**YOUR TASK:** How do the lines below between the ones holding "worst min register" and "gates resized for", inclusive, read? Give them again exactly, with no other lines.

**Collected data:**
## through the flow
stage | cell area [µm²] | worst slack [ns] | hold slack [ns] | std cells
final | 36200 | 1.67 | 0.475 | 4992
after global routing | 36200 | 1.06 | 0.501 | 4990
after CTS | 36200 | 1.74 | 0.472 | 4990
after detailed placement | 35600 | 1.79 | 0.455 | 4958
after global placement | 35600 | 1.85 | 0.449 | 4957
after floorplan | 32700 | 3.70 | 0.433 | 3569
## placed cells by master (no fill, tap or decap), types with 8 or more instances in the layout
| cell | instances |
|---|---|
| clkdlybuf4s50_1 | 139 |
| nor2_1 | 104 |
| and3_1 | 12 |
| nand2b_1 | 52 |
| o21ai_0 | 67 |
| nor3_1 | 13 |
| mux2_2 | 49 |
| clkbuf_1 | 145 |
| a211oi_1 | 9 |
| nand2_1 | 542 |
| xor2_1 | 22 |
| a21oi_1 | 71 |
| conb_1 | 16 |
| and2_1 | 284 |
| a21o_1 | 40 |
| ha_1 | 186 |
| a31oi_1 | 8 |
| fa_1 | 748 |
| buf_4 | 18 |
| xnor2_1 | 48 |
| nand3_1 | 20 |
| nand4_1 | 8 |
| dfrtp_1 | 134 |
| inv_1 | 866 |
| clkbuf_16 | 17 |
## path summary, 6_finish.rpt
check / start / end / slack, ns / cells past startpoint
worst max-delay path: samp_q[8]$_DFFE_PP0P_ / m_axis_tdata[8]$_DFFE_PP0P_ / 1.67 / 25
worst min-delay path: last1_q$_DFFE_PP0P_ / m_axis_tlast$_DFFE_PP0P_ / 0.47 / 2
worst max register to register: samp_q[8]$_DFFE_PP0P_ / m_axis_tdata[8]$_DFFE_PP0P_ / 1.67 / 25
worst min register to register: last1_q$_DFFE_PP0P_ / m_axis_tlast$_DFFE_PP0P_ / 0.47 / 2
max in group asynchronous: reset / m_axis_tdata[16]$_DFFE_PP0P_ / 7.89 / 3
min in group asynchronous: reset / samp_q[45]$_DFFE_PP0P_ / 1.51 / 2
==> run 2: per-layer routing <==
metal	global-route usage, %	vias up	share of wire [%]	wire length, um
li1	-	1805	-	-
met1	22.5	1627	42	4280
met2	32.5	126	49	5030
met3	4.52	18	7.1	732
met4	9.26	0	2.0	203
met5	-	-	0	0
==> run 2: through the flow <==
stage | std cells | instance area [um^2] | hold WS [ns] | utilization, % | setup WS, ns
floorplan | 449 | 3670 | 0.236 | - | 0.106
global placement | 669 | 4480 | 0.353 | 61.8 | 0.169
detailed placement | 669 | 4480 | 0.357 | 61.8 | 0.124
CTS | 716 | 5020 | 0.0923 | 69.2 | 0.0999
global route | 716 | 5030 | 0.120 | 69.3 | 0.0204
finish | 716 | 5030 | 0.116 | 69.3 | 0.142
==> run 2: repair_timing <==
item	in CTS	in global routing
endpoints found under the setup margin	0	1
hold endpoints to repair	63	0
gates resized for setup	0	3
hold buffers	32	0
File: config.mk
export PLATFORM = sky130hd
export DESIGN_NAME = ultra_sonic_echo_gen
export DESIGN_NICKNAME = d
export VERILOG_FILES = /design/src/rtl/ultra_sonic_echo_gen.sv
export SDC_FILE = /design/constraint.sdc
export NUM_CORES = 1
export LEC_CHECK = 0
export ABC_AREA = 0
export CAP_MARGIN = 20
export CORE_MARGIN = 4
export CORE_UTILIZATION = 52
export DETAILED_ROUTE_END_ITERATION = 6
export PLACE_DENSITY = 0.76
export REMOVE_ABC_BUFFERS = 1
export SLEW_MARGIN = 10
export SYNTH_ARGS = -nofsm -noshare
export SYNTH_HDL_FRONTEND = slang
export SYNTH_SLANG_ARGS = --single-unit
File: constraint.sdc
create_clock -name clk -period 3 [get_ports clk]
set_input_delay 0.3 -clock clk [delete_from_list [all_inputs] [get_ports clk]]
set_output_delay 0.3 -clock clk [all_outputs]
set_load 0.02 [all_outputs]
`config.mk`:
```
export PLATFORM = sky130hd
export DESIGN_NAME = chan_array_fifo
export DESIGN_NICKNAME = d
export VERILOG_FILES = /design/src/rtl/chan_array_fifo.sv
export SDC_FILE = /design/constraint.sdc
export NUM_CORES = 1
export LEC_CHECK = 0
export CORE_UTILIZATION = 50
export DETAILED_ROUTE_END_ITERATION = 10
export PLACE_DENSITY_LB_ADDON = 0.08
export SYNTH_ARGS = -nofsm -noshare
export SYNTH_HDL_FRONTEND = slang
export SYNTH_SLANG_ARGS = --single-unit
```
`constraint.sdc`:
```
create_clock -name clk -period 3.6 [get_ports clk]
set_input_delay 0.72 -clock clk [delete_from_list [all_inputs] [get_ports clk]]
set_output_delay 0.72 -clock clk [all_outputs]
set_load 0.05 [all_outputs]
```
`src/rtl/fetch_stage.sv`:
```
`default_nettype none
// ============================================================================
// Module      : fetch_stage
// Description : Instruction-fetch stage and IF/ID pipeline register for the
//               16-bit processor. Owns the PC, runs a request/ready
//               instruction-memory port and hands one instruction per cycle
//               to decode, handling stalls, redirects, wait states and halt.
// Ports       : clk, rst            - clock, async active-high reset
//               stall               - hold PC and IF/ID this cycle
//               redirect_valid/_pc  - taken branch/jump target from execute
//               halt_d              - decode holds a valid HALT
//               imem_req/addr       - memory request and fetch address (= pc)
//               imem_rdata/ready    - memory data and access completion
//               if_id_instr/pc_plus2/valid - IF/ID register to decode
//               halted              - fetch permanently stopped
// Revision    : 1.0 - initial release
// ============================================================================
module fetch_stage #(
    parameter logic [15:0] RESET_PC  = 16'h0000,
    parameter logic [15:0] NOP_INSTR = 16'h0800
) (
    input  logic        clk,
    input  logic        rst,
    input  logic        stall,
    input  logic        redirect_valid,
    input  logic [15:0] redirect_pc,
    input  logic        halt_d,
    input  logic [15:0] imem_rdata,
    input  logic        imem_ready,
    output logic        imem_req,
    output logic [15:0] imem_addr,
    output logic [15:0] if_id_instr,
    output logic [15:0] if_id_pc_plus2,
    output logic        if_id_valid,
    output logic        halted
);

    typedef enum logic [2:0] {
        S_FETCH   = 3'd0,   // issue request at pc (unless stalled)
        S_WAIT    = 3'd1,   // access outstanding, address held
        S_HOLD    = 3'd2,   // data arrived under stall, parked in hold_instr
        S_DRAIN   = 3'd3,   // finish a stale access, then jump to pend_pc
        S_HALTING = 3'd4,   // finish a stale access, then stop
        S_HALTED  = 3'd5    // stopped until reset
    } state_t;

    state_t      r_state_q,      w_state_d;
    logic [15:0] r_pc_q,         w_pc_d;
    logic [15:0] r_instr_q,      w_instr_d;
    logic [15:0] r_pc_plus2_q,   w_pc_plus2_d;
    logic        r_valid_q,      w_valid_d;
    logic [15:0] r_pend_pc_q,    w_pend_pc_d;
    logic [15:0] r_hold_instr_q, w_hold_instr_d;

    logic [15:0] w_pc_inc;
    logic        w_deliver;
    logic        w_bubble;
    logic [15:0] w_deliver_data;
    logic        w_req;

    // Natural 16-bit overflow gives the required wrap from 16'hFFFE to 0.
    assign w_pc_inc = r_pc_q + 16'd2;

    always_comb begin
        w_state_d      = r_state_q;
        w_pc_d         = r_pc_q;
        w_pend_pc_d    = r_pend_pc_q;
        w_hold_instr_d = r_hold_instr_q;
        w_deliver      = 1'b0;
        w_bubble       = 1'b0;
        w_deliver_data = imem_rdata;

        case (r_state_q)
            S_FETCH, S_WAIT, S_HOLD, S_DRAIN: begin
                // A same-cycle redirect squashes the halt, so halt only acts alone.
                if (halt_d && !redirect_valid) begin
                    w_bubble = 1'b1;
                    if (r_state_q == S_WAIT || r_state_q == S_DRAIN) begin
                        w_state_d = S_HALTING;
                    end else begin
                        w_state_d = S_HALTED;
                    end
                end else begin
                    case (r_state_q)
                        S_FETCH: begin
                            if (redirect_valid) begin
                                w_pc_d   = redirect_pc;
                                w_bubble = 1'b1;
                            end else if (stall) begin
                                w_state_d = S_FETCH;
                            end else if (imem_ready) begin
                                w_deliver = 1'b1;
                            end else begin
                                w_bubble  = 1'b1;
                                w_state_d = S_WAIT;
                            end
                        end
                        S_WAIT: begin
                            if (redirect_valid) begin
                                w_bubble = 1'b1;
                                if (imem_ready) begin
                                    w_pc_d    = redirect_pc;
                                    w_state_d = S_FETCH;
                                end else begin
                                    // The access at the old pc must still complete.
                                    w_pend_pc_d = redirect_pc;
                                    w_state_d   = S_DRAIN;
                                end
                            end else if (imem_ready) begin
                                if (stall) begin
                                    w_hold_instr_d = imem_rdata;
                                    w_state_d      = S_HOLD;
                                end else begin
                                    w_deliver = 1'b1;
                                    w_state_d = S_FETCH;
                                end
                            end else if (!stall) begin
                                w_bubble = 1'b1;
                            end
                        end
                        S_HOLD: begin
                            if (redirect_valid) begin
                                w_pc_d    = redirect_pc;
                                w_bubble  = 1'b1;
                                w_state_d = S_FETCH;
                            end else if (!stall) begin
                                w_deliver      = 1'b1;
                                w_deliver_data = r_hold_instr_q;
                                w_state_d      = S_FETCH;
                            end
                        end
                        S_DRAIN: begin
                            w_bubble = 1'b1;
                            if (redirect_valid) begin
                                w_pend_pc_d = redirect_pc;
                            end
                            if (imem_ready) begin
                                // The newest redirect target is the one to follow.
                                w_pc_d    = redirect_valid ? redirect_pc : r_pend_pc_q;
                                w_state_d = S_FETCH;
                            end
                        end
                        default: begin
                            w_state_d = r_state_q;
                        end
                    endcase
                end
            end
            S_HALTING: begin
                if (imem_ready) begin
                    w_state_d = S_HALTED;
                end
            end
            default: begin
                w_state_d = r_state_q;
            end
        endcase

        w_instr_d    = r_instr_q;
        w_pc_plus2_d = r_pc_plus2_q;
        w_valid_d    = r_valid_q;
        if (w_deliver) begin
            w_instr_d    = w_deliver_data;
            w_pc_plus2_d = w_pc_inc;
            w_valid_d    = 1'b1;
            w_pc_d       = w_pc_inc;
        end else if (w_bubble) begin
            w_instr_d = NOP_INSTR;
            w_valid_d = 1'b0;
        end
    end

    always_comb begin
        case (r_state_q)
            S_FETCH:                   w_req = !stall;
            S_WAIT, S_DRAIN, S_HALTING: w_req = 1'b1;
            default:                   w_req = 1'b0;
        endcase
    end

    always_ff @(posedge clk or posedge rst) begin
        if (rst) begin
            r_state_q      <= S_FETCH;
            r_pc_q         <= RESET_PC;
            r_instr_q      <= NOP_INSTR;
            r_pc_plus2_q   <= 16'h0000;
            r_valid_q      <= 1'b0;
            r_pend_pc_q    <= 16'h0000;
            r_hold_instr_q <= 16'h0000;
        end else begin
            r_state_q      <= w_state_d;
            r_pc_q         <= w_pc_d;
            r_instr_q      <= w_instr_d;
            r_pc_plus2_q   <= w_pc_plus2_d;
            r_valid_q      <= w_valid_d;
            r_pend_pc_q    <= w_pend_pc_d;
            r_hold_instr_q <= w_hold_instr_d;
        end
    end

    // Gating with rst lets reset abandon an in-flight access immediately.
    assign imem_req       = w_req && !rst;
    assign imem_addr      = r_pc_q;
    assign if_id_instr    = r_instr_q;
    assign if_id_pc_plus2 = r_pc_plus2_q;
    assign if_id_valid    = r_valid_q;
    assign halted         = (r_state_q == S_HALTED);

endmodule
`default_nettype wire

```
`config.mk`:
```
export PLATFORM = sky130hd
export DESIGN_NAME = fetch_stage
export DESIGN_NICKNAME = d
export VERILOG_FILES = /design/src/rtl/fetch_stage.sv
export SDC_FILE = /design/constraint.sdc
export NUM_CORES = 1
export LEC_CHECK = 0
export CAP_MARGIN = 20
export CORE_MARGIN = 2
export CORE_UTILIZATION = 40
export DETAILED_ROUTE_END_ITERATION = 10
export PLACE_DENSITY = 0.76
export SKIP_CTS_REPAIR_TIMING = 1
export SYNTH_ARGS = -nofsm -noshare
export SYNTH_HDL_FRONTEND = slang
export SYNTH_SLANG_ARGS = --single-unit
```
`constraint.sdc`:
```
create_clock -name clk -period 7.65 [get_ports clk]
set_input_delay 1.53 -clock clk [delete_from_list [all_inputs] [get_ports clk]]
set_output_delay 1.53 -clock clk [all_outputs]
set_load 0.05 [all_outputs]
```
==> results by group, run 1 <==
Synthesis
  • Fraction of registers with async set/reset: 100%
  • Synth top area cells: dfrtp_1, mux2i_1, mux2_2
  • Syn Inst Count: 378
  • Yosys reg bits: 84
  • Count leader, synth: dfrtp_1
  • Number of flops mapped to enable cells by yosys: 0
  • Synth area leader: dfrtp_1
  • Synth top area share: between 50% and 60%
  • Yosys warns: 0
  • Avg Inst Size Synth: 10.9 um2
  • Sequential area share after synthesis: 50.8%
  • Synthesized area: 4140 um2
  • Post-Syn Nets: 417
  • Distinct cells, synth: 49
  • Synth Flop Type: dfrtp_1
  • Most frequent cells after synthesis: dfrtp_1, nand2_1, o21ai_0, mux2i_1

Critical path
  • Critical path depth: 5
  • CP max-delay cell: clkdlybuf4s50_1
  • Delay-heaviest family, CP: buffers and inverters
  • Slowest Stage Delay on Critical Path: about 0.8 ns
  • Reg2reg start: r_state_q[1]
  • Crit. End Element: primary output
  • CP startpoint kind: input pin
  • Maximum fanout along the worst path: 7
  • CP startpoint: stall
  • Cells along the critical path: clkdlybuf4s50_1 > a21oi_1 > nand2_1 > a21oi_1 > clkdlybuf4s50_1
  • Worst Reg-to-Reg Cells: 4
  • Worst Path Arrival: 3.27 ns
  • Crit path buffers/inverters: 2
  • Setup Crit Path Kind: in -> out
  • Worst Path Required: 6.12 ns

Pwr
  • Net Sw Frac: 27.0%
  • Power Density: 171 nW/um2
  • P_sw: 0.000247 W
  • Comb pwr share: around 14%
  • Peak VDD IR: around 0.082 mV
  • Seq pwr share: between 50 and 60%
  • Clock power share: between 30% and 40%
  • Internal cell power: 0.000668 W
  • Pleak: about 2.4 nW

Worst hold path
  • Hold Path Depth: 2
  • Hold_sp: if_id_instr[11]
  • HP Class: reg -> reg

Cells and area
  • Area of the multi-input gates: 1890 um2
  • Final #Nets: 498
  • Fin cells: 599
  • Layout fillers: 890
  • Ratio of cells with drive above 1 in the final layout: between 10% and 20%
  • Layout area overhead: 29.8%
  • # diodes: 0
  • Storage element area: 2100 um2

Floorplanning
  • Die width: 106 um
  • Full die area: 11200 um2
  • Io pins: 89
  • Starting Density: 40.6%
  • Row cnt: 37
  • Die Y: 106 um
  • Core Area: 10200 um2

Timing
  • RSZ-0062 raised after global routing: no
  • Max-slew violations: 0
  • Final Worst Setup Slack: 2.85 ns
  • Worst-margin pin slew: between 0.9 and 1 ns
  • Setup TNS: 0 ns
  • Final hold vios: 0
  • Final setup viols: 0
  • Max Clock Freq: approximately 210 MHz
  • Post-layout min period: 4.80 ns
  • Final period util: 62.8%
  • Worst Clk Skew: 0.00832 ns
  • Slew HR: between 30 and 40%

Status
  • Outcome: finished, final reports clean

Placement
  • GPL Wtd Cong: 0.852
  • Placed Instances: 581
  • Pre-CTS setup slack: 2.86 ns
  • IO buf count: just under 90
  • Final HPWL DP: 6660 um

Clock network
  • Root Buffer: clkbuf_8
  • Clock slew at reported path FFs: 0.08 ns
  • CTS tree: done
  • Clock Latency Late Sink: about 0.34 ns
  • H-Tree Depth: 3
  • CTS Sinks: 84
  • Num CTS Buffers: 9
  • CTS max path bufs: 2

Global route
  • Initial antenna violation count: 0
  • Largest net degree at the start of global routing: between 80 and 90
  • GRT Overall Usage: 17.9%
  • First-pass GRT wire length: 16000 um
  • Gr ovfl total: 0
  • Vias in the first global route: 3101

Routing
  • Detailed Route Iter0 Violations: between 100 and 150
  • # DRC: 0
  • Final wirelength: approximately 9600 um
  • Vias/cell: 5.26
  • ANT nets after route: 0
  • Wire per inst: 16.0 um
  • Drt first pass iters: 4
  • Routed vias: 3151

Run
  • Maxcap violations: 0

**FINAL ANSWER:**
worst min register to register: last1_q$_DFFE_PP0P_ / m_axis_tlast$_DFFE_PP0P_ / 0.47 / 2
max in group asynchronous: reset / m_axis_tdata[16]$_DFFE_PP0P_ / 7.89 / 3
min in group asynchronous: reset / samp_q[45]$_DFFE_PP0P_ / 1.51 / 2
==> run 2: per-layer routing <==
metal	global-route usage, %	vias up	share of wire [%]	wire length, um
li1	-	1805	-	-
met1	22.5	1627	42	4280
met2	32.5	126	49	5030
met3	4.52	18	7.1	732
met4	9.26	0	2.0	203
met5	-	-	0	0
==> run 2: through the flow <==
stage | std cells | instance area [um^2] | hold WS [ns] | utilization, % | setup WS, ns
floorplan | 449 | 3670 | 0.236 | - | 0.106
global placement | 669 | 4480 | 0.353 | 61.8 | 0.169
detailed placement | 669 | 4480 | 0.357 | 61.8 | 0.124
CTS | 716 | 5020 | 0.0923 | 69.2 | 0.0999
global route | 716 | 5030 | 0.120 | 69.3 | 0.0204
finish | 716 | 5030 | 0.116 | 69.3 | 0.142
==> run 2: repair_timing <==
item	in CTS	in global routing
endpoints found under the setup margin	0	1
hold endpoints to repair	63	0
gates resized for setup	0	3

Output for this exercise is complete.